‘İlke meselesi’: Soldan Walter Baier, von der Leyen’i aşırı sağa yönelik teklifler nedeniyle eleştirdi

Solun önde gelen adayı Walter Baier, ikinci dönemi garantilemek için görevden ayrılan Avrupa Komisyonu başkanı Ursula von der Leyen’i, aşırı sağ partilere yönelik tekliflerinde taşıdığı “büyük sorumluluğu” akılda tutmaya çağırdı. .

Perşembe günü Euronews’e verdiği röportajda konuşan Baier, von der Leyen’i, Haziran ayındaki Avrupa seçimlerinin ardından katı sağcı partilerle ortaklık yapma yönündeki korkudan kaynaklanan istekliliği nedeniyle kınadı.

Baier, geleneksel olarak ana akım partilerin aşırı sağcı ortaklarla yakınlaşmasını engelleyen güvenlik duvarına atıfta bulunarak, “Hadi ama, bu bir prensip meselesi. Bu kordon sanitaire fikrinden vazgeçmek büyük bir sorumluluktur” dedi. .

Haziran ayındaki kritik oylama öncesinde aşırı sağ partilere verilen desteğin artmasının ana sebebinin ana akım partilerin aşırılık yanlılarıyla “yüzleşmekten” duyduğu “korku” olduğunu belirtti.

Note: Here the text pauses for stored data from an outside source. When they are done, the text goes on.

==> flow/design.v <==
module adder #(parameter N = 64)
					(input logic [N-1:0] a, b,
					output logic [N-1:0] y);
	assign y = a + b;
endmodule
module fetch #(parameter N =64)
				  (input logic PCSrc_F, clk, reset,
				   input logic [63:0] PCBranch_F,
				   output logic [63:0] imem_addr_F);
	logic [N-1:0] add_out, mux_out;
	flopr #(N) PC (clk, reset, mux_out, imem_addr_F);
	mux2 #(N) MUX (add_out, PCBranch_F, PCSrc_F, mux_out);
	adder #(N) ADD (imem_addr_F, 64'b100, add_out);
endmodule
module flopr #(parameter N = 64)
				  (input logic clk, reset, 
				   input logic [N-1:0] d,
				   output logic [N-1:0] q);
	always_ff @(posedge clk, posedge reset)
	begin
		if (reset)
			q <= '0;
		else
			q <= d;
	end
endmodule
module mux2 #(parameter N = 64)
				 (input logic [N-1:0] d0, d1,
				  input logic s,
				  output logic [N-1:0] y);
	assign y = s ? d1 : d0;
endmodule
module mux4 #(parameter N=64)
				(input logic [N-1:0] d0, d1, d2, d3,
				 input logic [1:0] s,
				 output logic [N-1:0] y);
assign y = s[1] ? (s[0] ? d3 : d2):(s[0] ? d1 : d0);
endmodule
==> /design/flow/run.sh <==
#!/bin/bash
# OpenROAD 26Q1-2900-gdf79404cd8, Yosys 0.63+post, stock flow scripts
make -C /OpenROAD-flow-scripts/flow DESIGN_CONFIG=/design/flow/config.mk WORK_HOME=/design/flow/orfs finish
File: run.sh
#!/bin/bash
# OpenROAD 26Q1-2900-gdf79404cd8, Yosys 0.63+post, stock flow scripts
make -C /OpenROAD-flow-scripts/flow DESIGN_CONFIG=/design/flow/config.mk WORK_HOME=/design/flow/orfs finish
File: config.mk
export PLATFORM = sky130hd
export DESIGN_NAME = execute
export DESIGN_NICKNAME = execute
export VERILOG_FILES = /design/flow/design.v
export SDC_FILE = /design/flow/constraint.sdc
export NUM_CORES = 4
export LEC_CHECK = 1
export CORE_AREA = 10 10 180 180
export DIE_AREA = 0 0 190 190
File: constraint.sdc
current_design execute

set clk_period 8.7
set clk_io_pct 0.2

create_clock -name clk0 -period $clk_period

set non_clock_inputs [all_inputs -no_clocks]
set_input_delay [expr $clk_period * $clk_io_pct] -clock clk0 $non_clock_inputs
set_output_delay [expr $clk_period * $clk_io_pct] -clock clk0 [all_outputs]
File: design.v
module adder #(parameter N = 64)
					(input logic [N-1:0] a, b,
					output logic [N-1:0] y);
	assign y = a + b;
endmodule
module alu #(parameter N = 4)
			  (input logic [63:0] a, b,
			   input logic [N-1:0] ALUControl,
			   output logic [63:0] result,
				output logic zero);
	always_comb
		begin
			case (ALUControl)
				4'b0000 : result = a & b;
				4'b0001 : result = a | b;
				4'b0010 : result = a + b;
				4'b0110 : result = a - b;
				4'b0111 : result = b;
				default : result = a;
			endcase
			zero = result === 0;
		end
endmodule
module execute #(parameter N = 64) 
					 (input logic [3:0] AluControl,
					  input logic [63:0] PC_E, signimm_E, readData1_E, readData2_E, 
					  output logic [63:0] PCBranch_E, aluResult_E, writeData_E, 
					  output logic zero_E);
	logic [N-1:0] mux_out, sl2_out;
	adder #(N) ADD (PC_E, sl2_out, PCBranch_E);
	sl2 #(N) SHIFTLFT2 (signImm_E, sl2_out );
	mux2 #(N) MUX (readData2, signImm_E,AluSrc,mux_out);
	alu #(4) ALU (readData1_E, mux_out, AluControl, aluResult_E, zero_E);
endmodule
module mux2 #(parameter N = 64)
				 (input logic [N-1:0] d0, d1,
				  input logic s,
				  output logic [N-1:0] y);
	assign y = s ? d1 : d0;
endmodule
module sl2 #(parameter N = 64)
				(input logic [N-1:0] a,					
				 output logic [N-1:0] y);
	assign y[0] = 1'b0;
	assign y[1] = 1'b0;
	assign y[N-1:2] = a[N-3:0];
endmodule
==> GITHUB_STEP_SUMMARY <==
## Synthesis and layout report

| Metric | Value |
|---|---|
| Crit path largest cell delay | `650 ps` |
| Flops | `0` |
| First-pass detailed-route iteration total | `4` |
| Maximum fanout along the worst path | `2` |
| Setup CP Type | `input port to output pin` |
| Cell Area, Synth | `1600 µm²` |
| Row count | `62` |
| Status | `completed` |
| Cell Area, Placed | `2660 µm²` |
| Global placement routability congestion | `0.728` |
| Hold_buf cts | `0` |
| Setup Viol. Count Final | `0` |
| Unrepaired setup endpoints after global routing | `false` |
| Crit end category | `output pin` |
| Initial antenna violation count | `1` |
| Top area cell types | `buf_4 (61%), nor2b_1 (25%), nor4_1 (5.5%)` |
| Log Warnings | `160` |
| Hold Crit Class | `input port to output pin` |
| Warnings, synthesis | `74` |
| Inserted Diodes | `0` |
| First-pass GRT wire length | `10.4 mm` |
| Core Region | `28,600 µm²` |
| Drc violations | `0` |
| ANT nets after route | `0` |
| Area leader, netlist | `buf_4` |
| Final hold violations | `0` |
| Number of cells in Yosys stat | `230` |
| Distinct lib cells used | `18` |
| Seq pwr share | `0%` |
| Grt ovf | `0` |
| Post-Layout Cell Count | `677` |
| Tcrit/Tclk final | `70.3%` |
| Sw frac | `27.3%` |
| Wire length per cell | `11.5 µm` |
| Final worst slack | `2590 ps` |
| Max-slew violations | `0` |
| Die ar. | `36,100 µm²` |
| Synthesis area per yosys | `1600 µm²` |
| Pleak | `0.923 nW` |
| Die Y | `190 µm` |
| CP arrival | `4370 ps` |
| IO buf count | `133` |
| Routed wire length | `7.80 mm` |
| CP required | `6960 ps` |
| Maxcap violations | `0` |
| Tot Pwr | `95.9 µW` |
| Layout cells sized above 1 | `1.37%` |
| Final Critical Period | `6110 ps` |
| Final Hold Slack | `3480 ps` |
| Core Util, Final | `9.30%` |
| Via/cell ratio | `2.19` |
| CP Buf/Inv Count | `2` |
| Combinational share of power | `100.0%` |
| Pint | `69.7 µW` |
| Via count | `1,482` |
| Register share after synthesis | `0%` |
| Largest net degree at the start of global routing | `48` |
| Syn_area_per_cell | `6.95 µm²` |
| Post-DP HPWL | `7.08 mm` |
| First DRT Iteration DRCs | `19` |
| Setup bufs post-CTS | `0` |
| Fin area | `2660 µm²` |
| TNS Setup | `0 ps` |
| Crit path max-delay family | `simple AND/OR/NAND/NOR gates` |
| Relative slew margins | `58.9%` |
| Critical path cell sequence | `clkdlybuf4s50_1, nor4_1, nand4_1, or4_1, a21oi_1, clkdlybuf4s50_1` |
| I/O pin total | `453` |
| Fp util | `5.59%` |
| Number of global-route vias before repair | `1,729` |
| FF/Latch Area | `0 µm²` |
| Pre-CTS WS | `2270 ps` |
| Die width | `190 µm` |
| Cell area power density | `36.0 nW/µm²` |
| Worst Max-Slew Pin Slew | `611 ps` |
| Post-Place Cells | `677` |
| Clock power frac | `0%` |
| Post-cts sizing count | `0` |
| Top-area cell type share of the netlist area | `60.6%` |
| Net Switching | `26.2 µW` |
| Crit-path slowest cell | `or4_1` |
| VDD IR-drop max | `0.00878 mV` |
| Layout clock buffer count | `0` |
| Layout overhead on the synthesized area | `66.4%` |
| Post-Syn Instances | `230` |
| CP most frequent cell | `clkdlybuf4s50_1` |
| CP Launch Type | `input port` |
| FMAX | `164 MHz` |
| All-Layer GR Usage | `3.78%` |
==> cells in the mapped netlist <==
cell / number
nor3_1: 1
buf_2: 5
or4_1: 1
nor4_1: 14
or3_4: 1
a221oi_1: 1
conb_1: 1
o21ai_0: 1
nor2b_1: 63
a21oi_4: 1
nand4_1: 4
nor2_1: 3
nand3_1: 1
nor4_2: 1
a21oi_1: 1
nand2_1: 1
inv_1: 1
buf_4: 129
==> layer usage <==
| metal | track usage [%] | part of all wire, % |
|---|---|---|
| met4 | 1.65 | 4.5 |
| met1 | 4.55 | 41 |
| met5 | 0 | 0 |
| met2 | 5.47 | 41 |
| met3 | 2.03 | 14 |
==> path summary, 6_finish.rpt <==
check | startpoint | end | slack [ps] | cells after the start
max | readData1_E[11] | zero_E | 2590 | 6
min | PC_E[0] | PCBranch_E[0] | 3480 | 0
==> power groups by stage <==
stage / clock network (mW) / logic [mW] / registers [mW]
after global routing: 0 / 0.107 / 0
after CTS: 0 / 0.0995 / 0
final: 0 / 0.0959 / 0
==> placed cells by master (no fill, tap or decap) <==
master / n
or4_1: 1
o21ai_0: 1
nor4_2: 1
nand4_1: 4
or3_4: 1
nor3_1: 1
inv_1: 1
nand2_1: 1
a221oi_1: 1
nor4_1: 14
a21oi_1: 1
a21oi_4: 1
nor2_1: 3
nor2b_1: 63
clkdlybuf4s50_1: 133
nand3_1: 1
buf_4: 1
conb_1: 64
==> cells by family (layout without fill, tap and decap cells) <==
family                 count (synthesis)  count (layout)  synth area share (%)
buffers and inverters                135             135                  62.4
other                                  1              64                 0.235
AOI/OAI and AO/OA                      4               4                  2.19
and+or+nand+nor                       90              90                  35.2
==> final cells by class <==
| class | count | area [µm²] |
|---|---|---|
| well taps | 384 | 480 |
| multi-input cells | 158 | 838 |
| fillers | 3326 | 26000 |
| repair buffers | 134 | 1340 |
| inverters | 1 | 3.75 |
Power and IR drop assume default switching activity.
[flow/config.mk]
export PLATFORM = sky130hd
export DESIGN_NAME = comparator
export DESIGN_NICKNAME = comparator
export VERILOG_FILES = /design/flow/design.v
export SDC_FILE = /design/flow/constraint.sdc
export NUM_CORES = 4
export LEC_CHECK = 1
export CORE_AREA = 10 10 70 70
export DIE_AREA = 0 0 80 80
[flow/constraint.sdc]
current_design comparator

set clk_period 1.5
set clk_io_pct 0.2

create_clock -name clk0 -period $clk_period

set non_clock_inputs [all_inputs -no_clocks]
set_input_delay [expr $clk_period * $clk_io_pct] -clock clk0 $non_clock_inputs
set_output_delay [expr $clk_period * $clk_io_pct] -clock clk0 [all_outputs]
[flow/design.v]
module comparator(out,in1,in2);
	input [31:0] in1,in2;
	output out;
	wire[31:0] result;
	assign out = (in1 == in2)?1:0;
endmodule
module test_comparator;
	reg[31:0] in1,in2;
	wire out;
	initial begin
		$monitor("In1:%h,In2:%h,Out:%h",in1,in2,out);
		in1=32'hFFFFFFFF;
		in2=32'hFFFFFFF0;
		#10
		in1=32'hFFFFEFFF;
		in2=32'hFFFFFFFF;
		#10
		in1=32'hFFFFFFFF;
		in2=32'hFFFF3FFF;
		#10
		in1=32'hFFFFFFFF;
		in2=32'hFFFFFFFF;
	end
	comparator C1(out,in1,in2);
endmodule
[flow/run.sh]
#!/bin/bash
# OpenROAD 26Q1-2900-gdf79404cd8, Yosys 0.63+post, stock flow scripts
make -C /OpenROAD-flow-scripts/flow DESIGN_CONFIG=/design/flow/config.mk WORK_HOME=/design/flow/orfs finish
==> ci_impl_report.md <==
### Yosys + OpenROAD results

| Metric | Value |
|---|---|
| Status | `finished with violations` |
| Violated checks | `setup timing` |
| Avg Cell Area, Syn | `8.06 µm²` |
| Critical path fanouts, max | `1` |
| Avg WL per Cell | `approximately 13 µm` |
| Leak | `around 0.43 nW` |
| Initial antenna violation count | `0` |
| Vias in the first global route | `approximately 600` |
| Layout cells sized above 1 | `a little over two fifths` |
| Final min period | `roughly 1500 ps` |
| Met1 usage | `a little over 7%` |
| Post-synthesis cell count | `~43` |
| CP Data Required Time | `roughly 1200 ps` |
| I/O Buffers | `65` |
| Largest net degree at the start of global routing | `2` |
| DR iter-0 viols | `0` |
| Synth area leaders | `xor2_1, nor4_1, nand4_1, nor2_1` |
| CP Buf/Inv Count | `2` |
| Clock buffer count | `0` |
| Final setup viols | `1` |
| Grt ovf | `0` |
| Tcrit/Tclk final | `102%` |
| Post-synth top cells | `xor2_1, nor4_1, nand4_1` |
| Io pins | `approximately 65` |
| Post-DP Area | `around 0.0011 mm²` |
| Max-area cell share | `slightly above 80%` |
| Total Wirelength | `around 1900 µm` |
| YS chip area | `between 300 and 400 µm²` |
| Worst setup path category | `in -> out` |
| Worst slew pin tran | `259 ps` |
| Init Core Util | `10.1%` |
| Antenna viol nets, final | `0` |
| Global Route Usage Sum | `approximately 5.4%` |
| Area leader, netlist | `xor2_1` |
| Peak VDD IR | `between 0.05 and 0.06 mV` |
| CP max stage delay | `300 ps` |
| Die area | `about 0.0064 mm²` |
| Flop count | `0` |
| Core Region | `~0.0034 mm²` |
| Fin area | `roughly 900 µm²` |
| Slew Viols, Final | `0` |
| Yosys Instances | `around 43` |
| Die Wd | `about 80 µm` |
| Final Wtd Congestion | `slightly above 0.8` |
| Slowest CP cell | `nor4_2` |
| Sequential area share after synthesis | `0%` |
| M3 GR Usage | `under 10%` |
| Via count | `between 500 and 600` |
| RSZ-0062 raised after global routing | `true` |
| Design Power | `between 0.00015 and 0.0002 W` |
| Cell Pwr Density | `approximately 220 mW/mm²` |
| Setup crit end kind | `output port` |
| Hold crit path type | `in -> out` |
| First-pass GRT wire length | `~2900 µm` |
| CP arrival | `around 1200 ps` |
| Final WS setup | `-27.9 ps` |
| DRC viols | `0` |
| Via density | `about 3.6` |
| Gr busiest metal | `met2` |
| Max Freq | `between 600 and 700 MHz` |
| Delay-heaviest family, CP | `simple AND/OR/NAND/NOR gates` |
| Max cap viols | `0` |
| Fillers | `about 400` |
| Diodes inserted | `0` |
| Die H | `about 80 µm` |
| Critical path startpoint category | `input port` |
| Slew HR | `between 80 and 90%` |
| Reg area | `0 µm²` |
| CP cell instances | `buf_6 -> xor2_1 -> nor4_2 -> nand4_1 -> nor2_1 -> buf_2` |
| TritonRoute pass-1 iters | `1` |
| Detailed Place HPWL | `approximately 1800 µm` |
| Count of tool warnings | `34` |
| Fin util | `between 20% and 30%` |
| Grt met2 use | `just under 8%` |
| Yosys warning count | `0` |
| Count leader, synth | `xor2_1` |
| TNS Setup | `-27.9 ps` |
| Final Hold Viols | `0` |
| Synth unique cells | `4` |
| Row count | `21` |
| Hold Buf Count CTS | `0` |
| Post-Place Worst Slack | `-869 ps` |
| Post-CTS Repair Setup Buffers | `0` |
| Post-synthesis cell area | `roughly 350 µm²` |
| Synthesis-to-finish area growth | `160%` |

Geçen ay von der Leyen, merkez sağ EPP grubu ile İspanya’nın Vox’u, Polonya’nın Hukuk ve Adalet Partisi’nin (PiS) ve Giorgia Meloni’nin Fratelli d’Italia’sının da aralarında bulunduğu milliyetçi, sağcı ECR grubu arasında gelecekteki işbirliğine açıldı ancak şunları belirtti: ortaklığın “büyük ölçüde Parlamentonun yapısının nasıl olduğuna ve kimin hangi grupta olduğuna bağlı olduğunu” söyledi.

Görevden ayrılan başkan ve yakın çevresindeki kaynaklar, yalnızca Fratelli d’Italia ve Çek Başbakanı Petr Fiala’nın ODS partisi gibi ECR grubu içindeki Ukrayna yanlısı ve AB yanlısı ortaklarla köprüler kuracaklarını söylüyor.

Bu, Baier’in aşırı sol kanadı da dahil olmak üzere parlamentonun merkezci ve sol eğilimli gruplarının bir anlaşma imzalamasına yol açtı. beyan yemini“Aşırı sağ ve radikal partilerle hiçbir düzeyde işbirliği yapmamalı ve koalisyon kurmamalıyız.”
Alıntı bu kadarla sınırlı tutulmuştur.